• _Task brief_
Your answer must consist of every line from the data below that includes the word "points".

==================================================

This is an optimization exercise on Yosys and OpenROAD, whose aim is small area, a short achievable clock period and few clock cycles, not a production implementation. The RTL was checked by simulation tests, not by an equivalence proof against the original design.

== xenon ==
Design rv_muldiv, start of the top module:
module rv_muldiv #(
  parameter int g_width = 32
) (
  input  logic               clk_i,
  input  logic               rst_n_i,
  input  logic               x_stall_i,
  input  logic               x_kill_i,
  input  logic               d_valid_i,
  input  logic               d_is_muldiv_i,
  input  logic [2:0]         d_fun_i,
  input  logic [g_width-1:0] d_rs1_i,
  input  logic [g_width-1:0] d_rs2_i,
  output logic               x_stall_req_o,
  output logic [g_width-1:0] x_rd_o,
  output logic               x_done_o
);
Size in the first run: about 130 flip-flops, ~110 I/O pins.
Settings: LEC_CHECK=0, ABC_AREA=1, CAP_MARGIN=20, CORE_MARGIN=2, CORE_UTILIZATION=45, PLACE_DENSITY=0.75, SETUP_SLACK_MARGIN=5.0, SLEW_MARGIN=20, TNS_END_PERCENT=10; clock period 10.0 ns.
standard.sh (not shown) runs the stock make flow with config.mk's settings and CLKGATE_MAP_FILE= SYNTH_SCRIPT=/design/flow/synth_recipe.tcl, a recipe that flattens the netlist after the stock synthesis.
==> flow/flow/run.sh <==
#!/bin/bash
set -euo pipefail
export BUFFER_PORTS_ARGS="-buffer_cell sky130_fd_sc_hd__buf_2"
bash standard.sh finish > standard_run.log 2>&1
Testbench counts of xenon, summed over its fixed seeds: cycles 21,290.
Input changes introduced in cedar (baseline for comparison: xenon):
- TNS_END_PERCENT removed (was 10)
- PLACE_DENSITY changed from 0.75 to 0.65
- SETUP_SLACK_MARGIN changed from 5.0 to 4.8
Findings:
Compared with xenon, cedar shows layout-stage area growth over the synthesis result lower by 1.1 points. [compare] base=xenon new=cedar: initial antenna violation count now sits higher. cedar reports its timing endpoint of the critical path as l_q[30]$_DFFE_PP_ while xenon reports x_rd_o[28]. xenon → cedar: post-detailed-route via-to-cell ratio dropped 0.055; placeable core area comparable. As of cedar, fmax had fallen slightly compared to xenon.
#### Input delta (lagoon over cedar)
- ABC_AREA no longer set, was 1
- PLACE_DENSITY now 0.75, was 0.65
Notes after the runs:
Per the final summary, cedar finished and its layout is clean on timing, DRC and antenna. lagoon finished end to end and its layout was clean on timing, DRC and antenna. The run showing the smaller critical path depth is lagoon. The die height number comes out higher for cedar vs lagoon. Placed wire-length estimate in lagoon is 13% below cedar. Hold slack in lagoon is 0.0068 ns above cedar.
Setup changes, lagoon to raven
- an added ABC_AREA of 1
- a change of PLACE_DENSITY from 0.75 to 0.88
==> comparison <==
- lagoon → raven: number of buffers and inverters on the critical path climbed 4; layout cell share with drive strength beyond 1 moved down; final design area excluding fillers fell by 1.5%; number of multi-input logic gates rose 694.
### raven -> quartz
- PLACE_DENSITY now 0.75, was 0.88
- SETUP_SLACK_MARGIN now 5.0, was 4.8
==> flow/flow/run.sh <==
#!/bin/bash
set -euo pipefail
export BUFFER_PORTS_ARGS="-buffer_cell sky130_fd_sc_hd__buf_2"
bash standard.sh SETUP_SLACK_MARGIN=5.3 finish > standard_run.log 2>&1
[summary]
- quartz does better than raven on worst setup timing slack at the placement stage.
- Lower share of final layout cell area taken by clock buffers and inverters was reported by quartz, not raven.
- Looking at number of clock buffer instances in the layout, quartz sits 1 lower than raven does.
- [compare] base=raven new=quartz: final cell count now larger, via count now larger, wire length after detailed routing went up by 3.3 mm.


## ember
Starting RTL as in the previous note.
export LEC_CHECK = 0
export ABC_AREA = 1
export CAP_MARGIN = 20
export CORE_MARGIN = 2
export CORE_UTILIZATION = 45
export PLACE_DENSITY = 0.75
export SETUP_SLACK_MARGIN = 4.8
export SLEW_MARGIN = 20
create_clock -name core_clock -period 10.0 [get_ports {clk_i}]
==> flow/flow/run.sh <==
#!/bin/bash
set -euo pipefail
export BUFFER_PORTS_ARGS="-buffer_cell sky130_fd_sc_hd__buf_2"
bash standard.sh finish > standard_run.log 2>&1
Testbench counts of ember, summed over its fixed seeds: cycles 21,290.
## Diff of input files: yarrow against ember
# ember
export LEC_CHECK = 0
export ABC_AREA = 1
export CAP_MARGIN = 20
export CORE_MARGIN = 2
export CORE_UTILIZATION = 45
export PLACE_DENSITY = 0.75
export SETUP_SLACK_MARGIN = 4.8
export SLEW_MARGIN = 20
create_clock -name core_clock -period 10.0 [get_ports {clk_i}]
# yarrow
export LEC_CHECK = 0
export ABC_AREA = 1
export CAP_MARGIN = 20
export CORE_MARGIN = 2
export CORE_UTILIZATION = 45
export PLACE_DENSITY = 0.75
export SETUP_SLACK_MARGIN = 5.0
export SLEW_MARGIN = 20
create_clock -name core_clock -period 10.0 [get_ports {clk_i}]
==> flow/flow/run.sh <==
#!/bin/bash
set -euo pipefail
export BUFFER_PORTS_ARGS="-buffer_cell sky130_fd_sc_hd__buf_1"
bash standard.sh finish > standard_run.log 2>&1
- As far as critical path depth goes, yarrow and ember are indistinguishable; the numbers are identical.
- First-iteration DRC count went up by a little under 10% going from ember to yarrow.
- In yarrow the multi-input gate share of the layout cell area turned out 0.57 points lower than in ember.
- Comparing ember and yarrow, period utilization is higher on ember.
- On yarrow: area growth from synthesis to layout is 1.7 points higher than what ember gave.
- Area share of buffers outside the clock network was lower in ember than in yarrow.
- Re minimum clock period after layout: ember and yarrow aren't equal, and the higher value belongs to ember.
Setup changes, yarrow to sierra
# yarrow
export LEC_CHECK = 0
export ABC_AREA = 1
export CAP_MARGIN = 20
export CORE_MARGIN = 2
export CORE_UTILIZATION = 45
export PLACE_DENSITY = 0.75
export SETUP_SLACK_MARGIN = 5.0
export SLEW_MARGIN = 20
create_clock -name core_clock -period 10.0 [get_ports {clk_i}]
# sierra
export LEC_CHECK = 0
export ABC_AREA = 1
export CAP_MARGIN = 20
export CORE_MARGIN = 2
export CORE_UTILIZATION = 45
export SETUP_SLACK_MARGIN = 4.8
export SLEW_MARGIN = 20
create_clock -name core_clock -period 10.0 [get_ports {clk_i}]
==> flow/flow/run.sh <==
#!/bin/bash
set -euo pipefail
export BUFFER_PORTS_ARGS="-buffer_cell sky130_fd_sc_hd__buf_2"
bash standard.sh finish > standard_run.log 2>&1
### Flow results
Per the comparison of sierra with yarrow, via count increased 1.4%, maximum net fanout on the critical path has increased, initial core utilization neither gained nor lost much, fraction of layout instances using a drive strength above 1 has increased.
NOTE sum of routed wire segments on met1 yarrow->sierra increased by more than 10%
Final cell count without fillers of sierra is on par with yarrow.
Between sierra and yarrow, global routing usage summed across all routing layers is higher for sierra, yarrow comes in under that.
Taking yarrow as the reference point, the area growth from synthesis to layout of sierra falls by 0.32 points.
Compared with yarrow, sierra shows a higher transition time at the pin with the least slew margin.

==> what the ideal ports hide <==
How much do the figures lean on ideal ports? The routed layouts below were timed once more, with nothing changed but the port constraints.
Step 1 assumes that a clkbuf_16 drives the clock port and a buf_2 every other input.
Step 2, shift: input delay + t, output delay - t, t = (earliest + latest rising clock arrival at the registers) / 2. This alone moves slack from input paths to output paths.
Three values: no drivers, after step 1, after step 2; two values: the first two.
run	t (ns)	setup slack, ns	slew at the worst register clock pin (ns)	worst data-port slew with drivers (ns)
xenon	0.545	4.924 / 4.867 / 5.000	0.07 / 0.07	0.05
cedar	0.532	4.842 / 4.842 / 4.842	0.08 / 0.08	0.04
lagoon	0.508	4.390 / 4.335 / 4.295	0.07 / 0.07	0.14
raven	0.534	4.799 / 4.799 / 4.799	0.07 / 0.07	0.08
quartz	0.536	5.049 / 4.994 / 5.136	0.07 / 0.07	0.05
ember	0.535	4.879 / 4.879 / 4.879	0.07 / 0.07	0.05
yarrow	0.518	5.021 / 4.965 / 5.021	0.07 / 0.07	0.05
sierra	0.554	4.843 / 4.843 / 4.843	0.08 / 0.08	0.04
After both steps setup and hold are still met in every run listed. The setup slack of lagoon, which loses most, moves by -0.055 ns with the drivers and by -0.095 ns with both steps.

==================================================

• _Output for this exercise_
Compared with xenon, cedar shows layout-stage area growth over the synthesis result lower by 1.1 points. [compare] base=xenon new=cedar: initial antenna violation count now sits higher. cedar reports its timing endpoint of the critical path as l_q[30]$_DFFE_PP_ while xenon reports x_rd_o[28]. xenon → cedar: post-detailed-route via-to-cell ratio dropped 0.055; placeable core area comparable. As of cedar, fmax had fallen slightly compared to xenon.
- In yarrow the multi-input gate share of the layout cell area turned out 0.57 points lower than in ember.
- On yarrow: area growth from synthesis to layout is 1.7 points higher than what ember gave.
Taking yarrow as the reference point, the area growth from synthesis to layout of sierra falls by 0.32 points.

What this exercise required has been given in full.